- Dlaczego gość tak strasznie "zepsuł" sobie organizm. Ja mam dwie teorie. 1 To to że żarł Fastofoody. 2 zauważcie że on był normalnie na diecie wegańskiej jego dziewucha gotowała mu same kiełki itp,więc jak oragnizm zobaczył troche mięsa to za przeproszeniem ocip***. Poprostu ZŁY koleś zabrał sie za testy.
- Pojawia sie tam koleś o imieniu Don Gorske który zjada średnio 2 Bic Mac dziennie i jak sam twierdzi stanowią one 90% jego diety, a czy wygląda na grubasa??? NIE. Oczywiścię nie będę się nad jego wątrobą rozwodził ale jadł już tak od około 20 lat bo wnioskuje że jak mówi że już w 1984 jadł Bic Mac a film jest 2004. Więc wynika z tego że każdy ma inny organizm do adptacji gównianego żarcia. I to wszystkie kłótnie o genetyke są bezsensu macie tu czarno na białym.

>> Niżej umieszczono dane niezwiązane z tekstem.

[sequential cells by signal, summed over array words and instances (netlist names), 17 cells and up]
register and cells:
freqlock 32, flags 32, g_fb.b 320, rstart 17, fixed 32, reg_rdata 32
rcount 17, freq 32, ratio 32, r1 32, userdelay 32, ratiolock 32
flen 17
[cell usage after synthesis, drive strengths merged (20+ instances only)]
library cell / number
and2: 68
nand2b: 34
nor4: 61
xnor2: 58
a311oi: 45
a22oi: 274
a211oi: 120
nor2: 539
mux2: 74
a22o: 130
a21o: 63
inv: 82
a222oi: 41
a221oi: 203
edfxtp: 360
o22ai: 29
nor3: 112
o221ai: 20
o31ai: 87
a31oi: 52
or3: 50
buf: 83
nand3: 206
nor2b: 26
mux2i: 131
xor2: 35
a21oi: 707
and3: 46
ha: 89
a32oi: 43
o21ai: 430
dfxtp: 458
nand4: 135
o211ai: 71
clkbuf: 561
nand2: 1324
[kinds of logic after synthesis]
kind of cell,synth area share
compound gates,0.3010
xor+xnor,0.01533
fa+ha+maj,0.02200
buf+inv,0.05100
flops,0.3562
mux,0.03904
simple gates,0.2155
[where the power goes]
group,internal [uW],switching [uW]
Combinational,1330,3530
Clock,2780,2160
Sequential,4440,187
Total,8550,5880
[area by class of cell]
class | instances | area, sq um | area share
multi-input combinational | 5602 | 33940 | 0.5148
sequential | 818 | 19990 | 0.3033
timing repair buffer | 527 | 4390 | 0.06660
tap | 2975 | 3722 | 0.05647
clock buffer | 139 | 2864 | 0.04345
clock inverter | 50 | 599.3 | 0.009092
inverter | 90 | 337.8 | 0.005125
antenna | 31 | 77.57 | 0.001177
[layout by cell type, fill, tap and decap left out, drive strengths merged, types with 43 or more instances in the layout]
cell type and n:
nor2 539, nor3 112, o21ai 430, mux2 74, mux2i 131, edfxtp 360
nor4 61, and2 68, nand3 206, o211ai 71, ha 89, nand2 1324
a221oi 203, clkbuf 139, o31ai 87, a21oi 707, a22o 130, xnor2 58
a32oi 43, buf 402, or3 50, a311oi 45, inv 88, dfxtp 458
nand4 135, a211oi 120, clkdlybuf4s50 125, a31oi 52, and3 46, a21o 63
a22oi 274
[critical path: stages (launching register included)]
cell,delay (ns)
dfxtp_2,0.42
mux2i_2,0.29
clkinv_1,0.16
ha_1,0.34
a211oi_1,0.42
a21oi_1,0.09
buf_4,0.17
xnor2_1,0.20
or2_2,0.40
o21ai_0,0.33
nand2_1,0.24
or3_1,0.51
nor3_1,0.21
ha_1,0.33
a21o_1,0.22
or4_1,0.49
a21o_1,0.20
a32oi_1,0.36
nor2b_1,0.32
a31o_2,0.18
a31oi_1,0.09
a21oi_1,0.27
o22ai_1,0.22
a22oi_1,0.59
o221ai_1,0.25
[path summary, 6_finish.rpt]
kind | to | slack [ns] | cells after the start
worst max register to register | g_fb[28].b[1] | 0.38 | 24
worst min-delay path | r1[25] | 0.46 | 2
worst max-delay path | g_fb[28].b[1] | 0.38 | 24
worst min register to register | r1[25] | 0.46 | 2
From an optimization exercise on the open Yosys and OpenROAD flow, aimed at small area; shortcuts taken in it are not production practice. The RTL was checked by simulation tests, not by an equivalence proof against the original design. The clock cells of this run come from the design's own scripts or RTL, not from TritonCTS. The clock port is modelled as an ideal driver, which makes a skipped or thinned clock tree look cheaper than it is; a real chip needs a root buffer or a tree. Power figures rest on the tool's default switching activity, not on a simulated workload.

==> design/flow/design.v <==
module relay_encoder (
    input  wire [3:0] op,
    input  wire       is_open,
    input  wire       board_given,
    input  wire [7:0] board_arg,
    input  wire       def_ok,       
    input  wire       def_big,      
    input  wire [7:0] relay,
    output wire [1:0] err           
);
    wire is_cmd    = !op[3];
    wire is_start  = (op == 4'd8);
    wire is_stop   = (op == 4'd9);
    wire refused   = is_cmd ? !is_open : !((is_start && !is_open) || (is_stop && is_open));
    wire use_arg   = board_given || (op[2:0] == 3'd7);
    wire cfg_err   = !use_arg && !def_ok && !def_big;
    wire board_big = use_arg ? (board_arg[7:3] != 5'd0) : (!def_ok && def_big);
    wire relay_cmd = (op[2:0] <= 3'd2);
    wire relay_bad = relay_cmd ? (relay[7:3] != 5'd0 || relay[2:0] == 3'd0) : (relay != 8'd0);
    wire addr_err  = board_big || relay_bad;
    assign err = refused           ? 2'd3 :
                 !is_cmd           ? 2'd0 :
                 cfg_err           ? 2'd1 :
                 addr_err          ? 2'd2 : 2'd0;
endmodule
module relay_spi_xfer (
    input  wire       clk,
    input  wire       rst,
    output reg  [4:0] p20,
    output reg  [2:0] p8,
    output wire       pend,       
    output wire       rend        
);
    assign pend = p20[4] && p20[1] && p20[0];    
    assign rend = pend && (&p8);
    always @(posedge clk) begin
        if (rst) begin
            p20 <= 5'd0;
            p8  <= 3'd0;
        end else if (pend) begin
            p20 <= 5'd0;
            p8  <= p8 + 1'b1;
        end else begin
            p20 <= p20 + 1'b1;
        end
    end
endmodule
module relay_spi_ctrl (
    input  wire         clk,
    input  wire         rst,           
    input  wire         tick,          
    input  wire         req_valid,
    output wire         req_ready,
    input  wire [3:0]   req_op,
    input  wire         req_board_given,
    input  wire [7:0]   req_board,
    input  wire [7:0]   req_relay,
    output wire         resp_valid,
    output wire [1:0]   resp_err,
    output wire [6:0]   resp_state,
    output wire [159:0] resp_id,
    output reg  [4:0]   resp_id_len,
    output wire         fs,
    output reg          fs_oe,
    output wire         spi_cs_n,
    output wire         spi_sclk,
    output wire         spi_mosi,
    input  wire         spi_miso
);
    localparam ST_IDLE = 3'b000, ST_SETTLE = 3'b001, ST_RESP_OK = 3'b010, ST_RESP_ERR = 3'b011,
               ST_WAIT = 3'b100, ST_XFER = 3'b101, ST_TAIL = 3'b110, ST_TICK = 3'b111;
    reg  [2:0]   st;
    reg          def_ok;
    reg  [2:0]   def_board;
    reg  [2:0]   cmd;           
    reg          board2;        
    reg  [4:0]   n;             
    reg          nz;            
    reg  [159:0] ring;
    wire [4:0]   p20;
    wire [2:0]   p8;
    wire         pend, rend;
    relay_spi_xfer u_time (
        .clk (clk),
        .rst (rst),
        .p20 (p20),
        .p8  (p8),
        .pend(pend),
        .rend(rend)
    );
    wire [1:0] err;
    relay_encoder u_enc (
        .op         (req_op),
        .is_open    (fs_oe),
        .board_given(req_board_given),
        .board_arg  (req_board),
        .def_ok     (def_ok),
        .def_big    (def_board[0]),
        .relay      (req_relay),
        .err        (err)
    );
    wire xfer     = (st == ST_XFER);
    wire tail     = (st == ST_TAIL);
    wire in_frame = (n[4:2] == 3'd0);         
    wire [2:0] board = (req_board_given || req_op[2:0] == 3'd7) ? req_board[2:0] : def_board;
    assign req_ready  = !st[2] && (st[1] || !st[0]);
    assign resp_valid = !st[2] && st[1];
    assign resp_err   = {2{st[0]}} & resp_id_len[1:0];
    assign fs         = st[2];
    assign spi_cs_n   = !(xfer || tail);
    wire grp      = (p20[4:2] == resp_id_len[4:2]);
    wire frame_tl = (n[4:3] == 2'd0 && n[1:0] == 2'd0);    
    assign spi_sclk   = (xfer && (in_frame ? p20[4] : (p8 != 3'd0 && grp))) ||
                        (tail && !frame_tl && p8 == 3'd0 && grp);
    reg [7:0] opcode;
    always @(*) begin
        case (cmd)
            3'd0: opcode = 8'h10;
            3'd1: opcode = 8'h11;
            3'd2: opcode = 8'h12;
            3'd3: opcode = 8'h60;
            3'd4: opcode = 8'h61;
            3'd5: opcode = 8'h62;
            3'd6: opcode = 8'h14;
            default: opcode = 8'h01;
        endcase
    end
    reg [7:0] fbyte;
    always @(*) begin
        case (n[1:0])
            2'd0: fbyte = {5'b00011, board2, resp_id_len[4:3]};
            2'd1: fbyte = opcode;
            2'd2: fbyte = {5'b00000, resp_id_len[2:0]};
            default: fbyte = 8'h00;
        endcase
    end
    assign spi_mosi = in_frame && fbyte[~p8];
    wire done = (n[4] && n[3]) || (n[4:1] == 4'b0010 && (n[0] ? !cmd[0] : !(cmd[2] && cmd[1])));
    wire last_byte = (n[4:2] != 3'd0) || (n[1:0] == 2'd3);
    wire wr = (p20 == resp_id_len);
    always @(posedge clk)
        ring <= {ring[158:0], wr ? spi_miso : ring[159]};
    genvar s, j;
    generate
        for (s = 0; s < 20; s = s + 1) begin : g_slot
            for (j = 0; j < 8; j = j + 1) begin : g_bit
                assign resp_id[8*s + 7 - j] = ring[159 - ((20*(j+1) + s) % 160)];
            end
        end
    endgenerate
    assign resp_state = resp_id[6:0];
    wire nz_next = nz || (wr && spi_miso);
    always @(posedge clk)
        nz <= !(xfer && p8 == 3'd0) && nz_next;
    wire n_inc = (st == ST_SETTLE && tick) || (xfer && rend);
    always @(posedge clk)
        n <= {5{!req_ready}} & (n + n_inc);
    wire ftail   = tail && pend && !p8[0] && frame_tl;
    wire len_inc = tail && pend && !p8[0] && (nz_next || !cmd[0]);
    always @(posedge clk)
        resp_id_len <= req_ready ? {board[1:0], req_relay[2], (err != 2'd0) ? err : req_relay[1:0]}
                                 : {5{!ftail}} & (resp_id_len + len_inc);
    always @(posedge clk) begin
        if (req_ready && !fs_oe) begin
            def_ok    <= req_board_given && (req_board[7:3] == 5'd0);
            def_board <= {req_board[2:1], (req_board_given && req_board[7:3] == 5'd0) ? req_board[0] : req_board_given};
        end
    end
    always @(posedge clk) begin
        if (rst) begin
            st    <= ST_IDLE;
            fs_oe <= 1'b0;
        end else if (req_ready) begin
            st          <= ST_IDLE;
            cmd         <= req_op[2:0];
            board2      <= board[2];
            if (req_valid) begin
                if (err != 2'd0) begin
                    st  <= ST_RESP_ERR;
                end else if (req_op == 4'd8) begin
                    fs_oe     <= 1'b1;
                    st        <= ST_SETTLE;
                end else if (req_op == 4'd9) begin
                    fs_oe <= 1'b0;
                    st    <= ST_RESP_OK;
                end else begin
                    st <= ST_WAIT;
                end
            end
        end else begin
            case (st)
                ST_SETTLE: if (tick) begin
                    if (n[3] && n[0]) st <= ST_RESP_OK;        
                end
                ST_WAIT: if (rend) st <= done ? ST_RESP_OK : ST_XFER;
                ST_XFER: if (rend) begin
                    if (last_byte) st <= ST_TAIL;
                end
                ST_TAIL: if (pend && p8[0]) st <= ST_TICK;    
                ST_TICK: if (tick) st <= ST_WAIT;
                default: st <= ST_IDLE;
            endcase
        end
    end
endmodule
==> design/flow/flow/run.sh <==
#!/bin/bash
# The standard layout with these changes: the logic mapped again for area after
# floorplan (post_floorplan.tcl), port buffers of the smallest buffer cell, the
# logic downsized before clock tree synthesis (pre_cts.tcl), and a clock tree of
# 10 balanced clkbuf_8 leaves under one clkbuf_4 root (post_cts.tcl). Each
# tool's output goes to its own log in this folder.
set -euo pipefail
export BUFFER_PORTS_ARGS="-buffer_cell sky130_fd_sc_hd__buf_1"
export CTS_ARGS="-sink_clustering_enable -repair_clock_nets -dont_use_dummy_load -buf_list sky130_fd_sc_hd__clkbuf_8"
export POST_FLOORPLAN_TCL="$PWD/flow/post_floorplan.tcl"
export PRE_CTS_TCL="$PWD/flow/pre_cts.tcl"
export POST_CTS_TCL="$PWD/flow/post_cts.tcl"
bash standard.sh synth > make_synth.log 2>&1
bash standard.sh finish > make_finish.log 2>&1
cp -r orfs/logs/* . 2>/dev/null || true
==> design/flow/flow/cts_manual.tcl <==
# Replace the clock tree with NLEAF leaf buffers of cell LEAF_CELL, fed straight from
# the clock port, each driving one cluster of the registers (k-means on their places).
proc manual_clock_tree { nleaf leaf_cell {root_cell ""} } {
  set block [ord::get_db_block]
  set db [ord::get_db]
  set clk [$block findNet clk]
  set master [$db findMaster $leaf_cell]
  # registers' clock pins, found through the existing tree
  set sinks {}
  set bufs {}
  set todo [list $clk]
  while {[llength $todo]} {
    set n [lindex $todo 0]; set todo [lrange $todo 1 end]
    foreach it [$n getITerms] {
      if {![$it isInputSignal]} { continue }
      set inst [$it getInst]
      set m [[$inst getMaster] getName]
      if {[string match "*clkbuf*" $m] || [string match "*clkinv*" $m] || [string match "*_buf_*" $m]} {
        lappend bufs $inst
        foreach o [$inst getITerms] { if {[$o isOutputSignal] && [$o getNet] != "NULL"} { lappend todo [$o getNet] } }
      } else {
        lappend sinks $it
      }
    }
  }
  puts "manual_clock_tree: [llength $sinks] sinks, removing [llength $bufs] buffers"
  # points
  set pts {}
  foreach it $sinks {
    set b [[$it getInst] getBBox]
    lappend pts [list [expr {([$b xMin]+[$b xMax])/2.0}] [expr {([$b yMin]+[$b yMax])/2.0}]]
  }
  # k-means, seeded along the sorted x+y order
  set n [llength $pts]
  set order [lsort -real -index 0 [lmap p $pts {list [expr {[lindex $p 0]+[lindex $p 1]}] $p}]]
  set cent {}
  for {set k 0} {$k < $nleaf} {incr k} {
    lappend cent [lindex $order [expr {int(($k+0.5)*$n/$nleaf)}] 1]
  }
  for {set iter 0} {$iter < 50} {incr iter} {
    set cap [expr {int(ceil(double($n)/$nleaf)) + 1}]
    set pairs {}
    set i 0
    foreach p $pts {
      for {set k 0} {$k < $nleaf} {incr k} {
        set c [lindex $cent $k]
        lappend pairs [list [expr {abs([lindex $p 0]-[lindex $c 0]) + abs([lindex $p 1]-[lindex $c 1])}] $i $k]
      }
      incr i
    }
    set pairs [lsort -real -index 0 $pairs]
    set asg [lrepeat $n -1]
    set fill [lrepeat $nleaf 0]
    foreach pr $pairs {
      lassign $pr d i k
      if {[lindex $asg $i] >= 0} { continue }
      if {[lindex $fill $k] >= $cap} { continue }
      lset asg $i $k
      lset fill $k [expr {[lindex $fill $k] + 1}]
    }
    set newc {}
    for {set k 0} {$k < $nleaf} {incr k} {
      set sx 0; set sy 0; set cnt 0
      foreach p $pts a $asg { if {$a == $k} { set sx [expr {$sx+[lindex $p 0]}]; set sy [expr {$sy+[lindex $p 1]}]; incr cnt } }
      if {$cnt > 0} { lappend newc [list [expr {$sx/$cnt}] [expr {$sy/$cnt}]] } else { lappend newc [lindex $cent $k] }
    }
    set cent $newc
  }
  # remove the old tree
  foreach inst $bufs {
    foreach o [$inst getITerms] {
      if {[$o isOutputSignal]} { set on [$o getNet]; $o disconnect; if {$on != "NULL"} { foreach it [$on getITerms] { $it disconnect }; odb::dbNet_destroy $on } }
    }
    odb::dbInst_destroy $inst
  }
  foreach it $sinks { if {[$it getNet] != "NULL"} { $it disconnect } }
  # a root buffer in the middle of the leaves when there are more than the port may feed
  set feed $clk
  if {$root_cell != ""} {
    set rinst [odb::dbInst_create $block [$db findMaster $root_cell] "cts_root"]
    set feed [odb::dbNet_create $block "clknet_root"]
    $feed setSigType CLOCK
    foreach it [$rinst getITerms] {
      set mt [[$it getMTerm] getName]
      if {$mt == "A"} { $it connect $clk }
      if {$mt == "X"} { $it connect $feed }
    }
    set sx 0; set sy 0
    foreach c $cent { set sx [expr {$sx+[lindex $c 0]}]; set sy [expr {$sy+[lindex $c 1]}] }
    $rinst setLocation [expr {int($sx/$nleaf)}] [expr {int($sy/$nleaf)}]
    $rinst setPlacementStatus PLACED
  }
  # new leaves
  for {set k 0} {$k < $nleaf} {incr k} {
    set inst [odb::dbInst_create $block $master "cts_leaf_$k"]
    set net [odb::dbNet_create $block "clknet_leaf_$k"]
    $net setSigType CLOCK
    foreach it [$inst getITerms] {
      set mt [[$it getMTerm] getName]
      if {$mt == "A"} { $it connect $feed }
      if {$mt == "X"} { $it connect $net }
    }
    set c [lindex $cent $k]
    $inst setLocation [expr {int([lindex $c 0])}] [expr {int([lindex $c 1])}]
    $inst setPlacementStatus PLACED
    set cnt 0
    foreach it $sinks a $asg { if {$a == $k} { $it connect $net; incr cnt } }
    puts "  leaf $k: $cnt sinks at $c"
  }
  global_connect
}
==> design/flow/flow/downsize.tcl <==
# Downsize every logic cell to the smallest drive strength of its function whose
# output slew stays low; synthesis sizes cells for speed the 20 ns clock does not need.
proc downsize_logic { max_slew } {
  set lib_prefix "sky130_fd_sc_hd__"
  set saved 0.0
  set n 0
  foreach inst [get_cells *] {
    set ref [get_property $inst ref_name]
    if {![regexp "^${lib_prefix}(.+)_(\[0-9\]+)\$" $ref -> func drive]} { continue }
    if {[regexp {^(df|edf|sdf|dl|clk|tap|fill|decap|conb|buf_1$)} $func]} { continue }
    if {$drive <= 1} { continue }
    set name [get_full_name $inst]
    set outs [get_pins -of_objects $inst -filter "direction == output"]
    set orig_area [get_property [get_lib_cells */$ref] area]
    foreach d {0 1 2 4 6 8} {
      if {$d >= $drive} { break }
      set cand [get_lib_cells -quiet */${lib_prefix}${func}_$d]
      if {$cand == ""} { continue }
      if {[get_property $cand dont_use]} { continue }
      replace_cell $inst $cand
      estimate_parasitics -placement
      set ok 1
      foreach o $outs { if {[get_property $o slew_max] > $max_slew} { set ok 0 } }
      if {$ok} {
        set saved [expr {$saved + $orig_area - [get_property $cand area]}]
        incr n
        break
      }
      replace_cell $inst [get_lib_cells */$ref]
    }
  }
  estimate_parasitics -placement
  puts "downsize_logic: $n cells downsized, [format %.1f $saved] um2 saved"
}
==> design/flow/flow/halfadd.tcl <==
# A half adder whose sum output drives nothing is an and gate: swap it for and2_1
# (and one whose carry drives nothing for xor2_1).
proc trim_half_adders { } {
  set block [ord::get_db_block]
  set db [ord::get_db]
  set n 0
  foreach inst [$block getInsts] {
    if {[[$inst getMaster] getName] != "sky130_fd_sc_hd__ha_1"} { continue }
    set nets {}
    foreach it [$inst getITerms] {
      set net [$it getNet]
      set loads 0
      if {$net != "NULL"} {
        foreach o [$net getITerms] { if {[$o isInputSignal]} { incr loads } }
        incr loads [llength [$net getBTerms]]
      }
      dict set nets [[$it getMTerm] getName] [list $net $loads]
    }
    lassign [dict get $nets SUM] snet sloads
    lassign [dict get $nets COUT] cnet cloads
    if {$sloads == 0} {
      set cell sky130_fd_sc_hd__and2_1; set out X; set onet $cnet
    } elseif {$cloads == 0} {
      set cell sky130_fd_sc_hd__xor2_1; set out X; set onet $snet
    } else { continue }
    set name [$inst getName]
    set loc [$inst getLocation]
    set anet [lindex [dict get $nets A] 0]
    set bnet [lindex [dict get $nets B] 0]
    foreach it [$inst getITerms] { $it disconnect }
    odb::dbInst_destroy $inst
    foreach netx [list $snet $cnet] {
      if {$netx != "NULL" && [llength [$netx getITerms]] == 0 && [llength [$netx getBTerms]] == 0} { odb::dbNet_destroy $netx }
    }
    set new [odb::dbInst_create $block [$db findMaster $cell] $name]
    foreach it [$new getITerms] {
      switch [[$it getMTerm] getName] {
        A { $it connect $anet }
        B { $it connect $bnet }
        X { $it connect $onet }
      }
    }
    $new setLocation [lindex $loc 0] [lindex $loc 1]
    $new setPlacementStatus PLACED
    incr n
  }
  global_connect
  puts "trim_half_adders: $n half adders replaced"
}
==> design/flow/flow/post_cts.tcl <==
# After clock tree synthesis: replace its tree (16 leaf buffers of about 12
# registers each) by 10 leaf clkbuf_8 buffers of about 19 registers each, fed by
# one clkbuf_4 root, then legalize (see cts_manual.tcl).
source [file join [file dirname [info script]] cts_manual.tcl]
manual_clock_tree 10 sky130_fd_sc_hd__clkbuf_8 sky130_fd_sc_hd__clkbuf_4
detailed_placement
check_placement -verbose
estimate_parasitics -placement
report_clock_skew
report_worst_slack -min
report_worst_slack -max
==> design/flow/flow/post_floorplan.tcl <==
# After floorplan, before placement and port buffering: map the logic again for
# area with OpenROAD's restructure (ABC). Registers are not touched.
set rmp_dir [file join $::env(OBJECTS_DIR) rmp]
file mkdir $rmp_dir
report_design_area
# two passes: the second still finds some area, a third does not
foreach pass {1 2} {
  restructure -target area -slack_threshold 100 \
    -liberty_file [lindex $::env(LIB_FILES) 0] \
    -tielo_port "[lindex $::env(TIELO_CELL_AND_PORT) 0]/[lindex $::env(TIELO_CELL_AND_PORT) 1]" \
    -tiehi_port "[lindex $::env(TIEHI_CELL_AND_PORT) 0]/[lindex $::env(TIEHI_CELL_AND_PORT) 1]" \
    -work_dir $rmp_dir
  report_design_area
}
# refuse a cell the platform marks don't-use
foreach inst [[ord::get_db_block] getInsts] {
  set m [[$inst getMaster] getName]
  foreach pat $::env(DONT_USE_CELLS) {
    if {[string match $pat $m]} { error "restructure used don't-use cell $m" }
  }
}
==> design/flow/flow/pre_cts.tcl <==
# Before clock tree synthesis: half adders with an unused output become plain
# gates (see halfadd.tcl), then the logic is downsized (see downsize.tcl).
source [file join [file dirname [info script]] halfadd.tcl]
source [file join [file dirname [info script]] downsize.tcl]
trim_half_adders
estimate_parasitics -placement
downsize_logic 0.4
==> design/flow/standard.sh <==
#!/bin/bash
# synth_recipe.tcl (not shown) runs the flow's synth.tcl, then flattens the netlist and writes it again
# the make line also repeats each setting of config.mk as NAME=value (left out here)
make -C /OpenROAD-flow-scripts/flow DESIGN_CONFIG=/design/flow/config.mk WORK_HOME=/design/flow/orfs CLKGATE_MAP_FILE= SYNTH_SCRIPT=/design/flow/synth_recipe.tcl "${@:-finish}"
==> design/flow/config.mk <==
export PLATFORM = sky130hd
export DESIGN_NAME = relay_spi_ctrl
export DESIGN_NICKNAME = relay_spi_ctrl
export VERILOG_FILES = /design/flow/design.v
export SDC_FILE = /design/flow/constraint.sdc
export NUM_CORES = 4
export LEC_CHECK = 0
export ABC_AREA = 1
export CAP_MARGIN = 20
export CORE_MARGIN = 2
export CORE_UTILIZATION = 75
export PLACE_DENSITY = 0.95
export SLEW_MARGIN = 20
==> design/flow/constraint.sdc <==
create_clock -name core_clock -period 20.0 [get_ports {clk}]
set_input_delay 4.0000 -clock core_clock [delete_from_list [all_inputs] [get_ports {clk}]]
set_output_delay 4.0000 -clock core_clock [all_outputs]
set_load 0.01 [all_outputs]
==> notes.md <==
-- critical path, cell delays in order (launching register included) --
cell       delay [ps]
edfxtp_1          440
clkinv_1          180
nor2_1            280
a211oi_1           80
o32ai_1           230
o32ai_1           130
a2111oi_0         330
o221a_1           250
buf_1             160
-- stage by stage --
step / worst slack (ps) / utilization [%] / hold slack (ps)
floorplan: 14770 / - / 382
global placement: 14100 / 84.6 / 332
detailed placement: 13920 / 84.6 / 334
global route: 13120 / 86.8 / 351
finish: 13420 / 86.8 / 339
-- per-layer routing --
layer / share of wire (%) / vias to the layer above / track usage, %
met4: 4.2 / 0 / 12.0
met5: 0 / - / 0
met2: 52 / 260 / 59.9
met1: 35 / 1760 / 34.6
li1: - / 1763 / -
met3: 8.6 / 50 / 6.25
-- layout make-up --
cell class                      count  area [µm²]  area share, %
Timing Repair Buffer              206         773           13.0
Sequential cell                   191        3900           65.5
Multi-Input combinational cell    156         867           14.5
Buffer                             11         145           2.44
Inverter                           40         150           2.52
Tap cell                           96         120           2.02
-- layout by cell type, fill, tap and decap left out --
cell       synthesis  layout
buf_1              0     206
dfxtp_1          183     183
clkinv_1           0      40
nor2_1            42      29
nand2_1           67      21
nor3_1             4      20
o21ai_0           17      20
a21oi_1           14      12
clkbuf_8           0      10
edfxtp_1           8       8
a31oi_1            4       7
o22ai_1            0       7
a211oi_1           1       4
o21a_1             0       4
a22oi_1            0       3
o32a_1             0       3
o32ai_1            0       3
a2111oi_0          0       2
a221oi_1           0       2
o221a_1            0       2
o221ai_1           0       2
o41ai_1            0       2
or3_1              0       2
clkbuf_4           0       1
a21boi_0           0       1
a222oi_1           0       1
a22o_1             0       1
a311oi_1           0       1
a32oi_1            0       1
nand3_1           24       1
nor2b_1            0       1
o2111ai_1          1       1
o211ai_1           0       1
o21bai_1           1       1
o311ai_0           0       1
-- sequential cells by signal, summed over array words and instances, names as in the netlist --
name	cells
ring	160
cmd	3
def_ok	1
st	3
def_board	3
u_time.p8	3
u_time.p20	5
fs_oe	1
board2	1
n	5
resp_id_len	5
nz	1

- Powiem teraz coś o sobie przez ostani miesiąc też robiłem testy ze swoim organizmem/ciałem. Jako że jestem po bardzo ostrej o głupiej redukcji (45kg w rok) mój metabolizm był i nadal jest (choć już czuje się lepiej) na bardzo niskim poziomie co jest następstwem częstych "głodówek" (np 400-500kcal na dobe i tak przez tydzień) No ale na czym te testy polegały mianowicie przerzuciłem sie na "złe" jedzenie tzn Pizza,Lody,Ciasteczka,Białe pieczywo,Cappucino zamiast zwykłej kawki itp. W sumie nic tak strasznego ale np przez ten miesiąc zjadłem jakieś 20 pizz, Lody jadłem (ale tylko prawdziwe,włoskie lub z kuwetury nie kupne) tak że potrafiłem zjeść 6 w ciągu 2-3h. Były dni że na śniadanie zjadłem 4 drożdżówki, na obiad 3 kawałki torta czekoladowego i Cappuccino a na kolacje np 100-150g czekolady. To były tzw SweetDay :D:D. Fakt muszę przyznać że moja dieta nie była tak rygorystyczna bo nie żywiłem się w McD i obejmowała ona jedną zasadę której nigdy nie złamie a mianowicie Nie jadam frytek i Chipsów niegdy pod żadym pozorem nawet odpłatnie. No ale ta "dieta" się zakończyła a ja tak:
I Poziom TT zwiększył sie z 13 do 15%
II Waga z 58-59 do 62kg (więc może to i dobrze kulturytą nie jestem) ale zaznaczam że mój metabolizm jest bardzo osłabiony a autor filmu miał teoretycznie normalny.
III Badania krwi i moczu wyszły na tyle podobnie że nie ma co tu dokładnych danych wpisywać w każdym razie wszystko w normie
Jaki z tego wniosek? Każdy jest inny i nie ma zasady że jak zjesz to czy tamto to napewno utyjesz,schudniesz,umrzesz,rozpadniesz sie, stracisz zęby i pazokcie. I nie zgodze się że każdy może równie skutecznie sie odchudzić i przybrać na wadze tylko zależy to od jego motywacji.
Proszę o jakieś wrażenia najlepiej ci którzy oglądali film.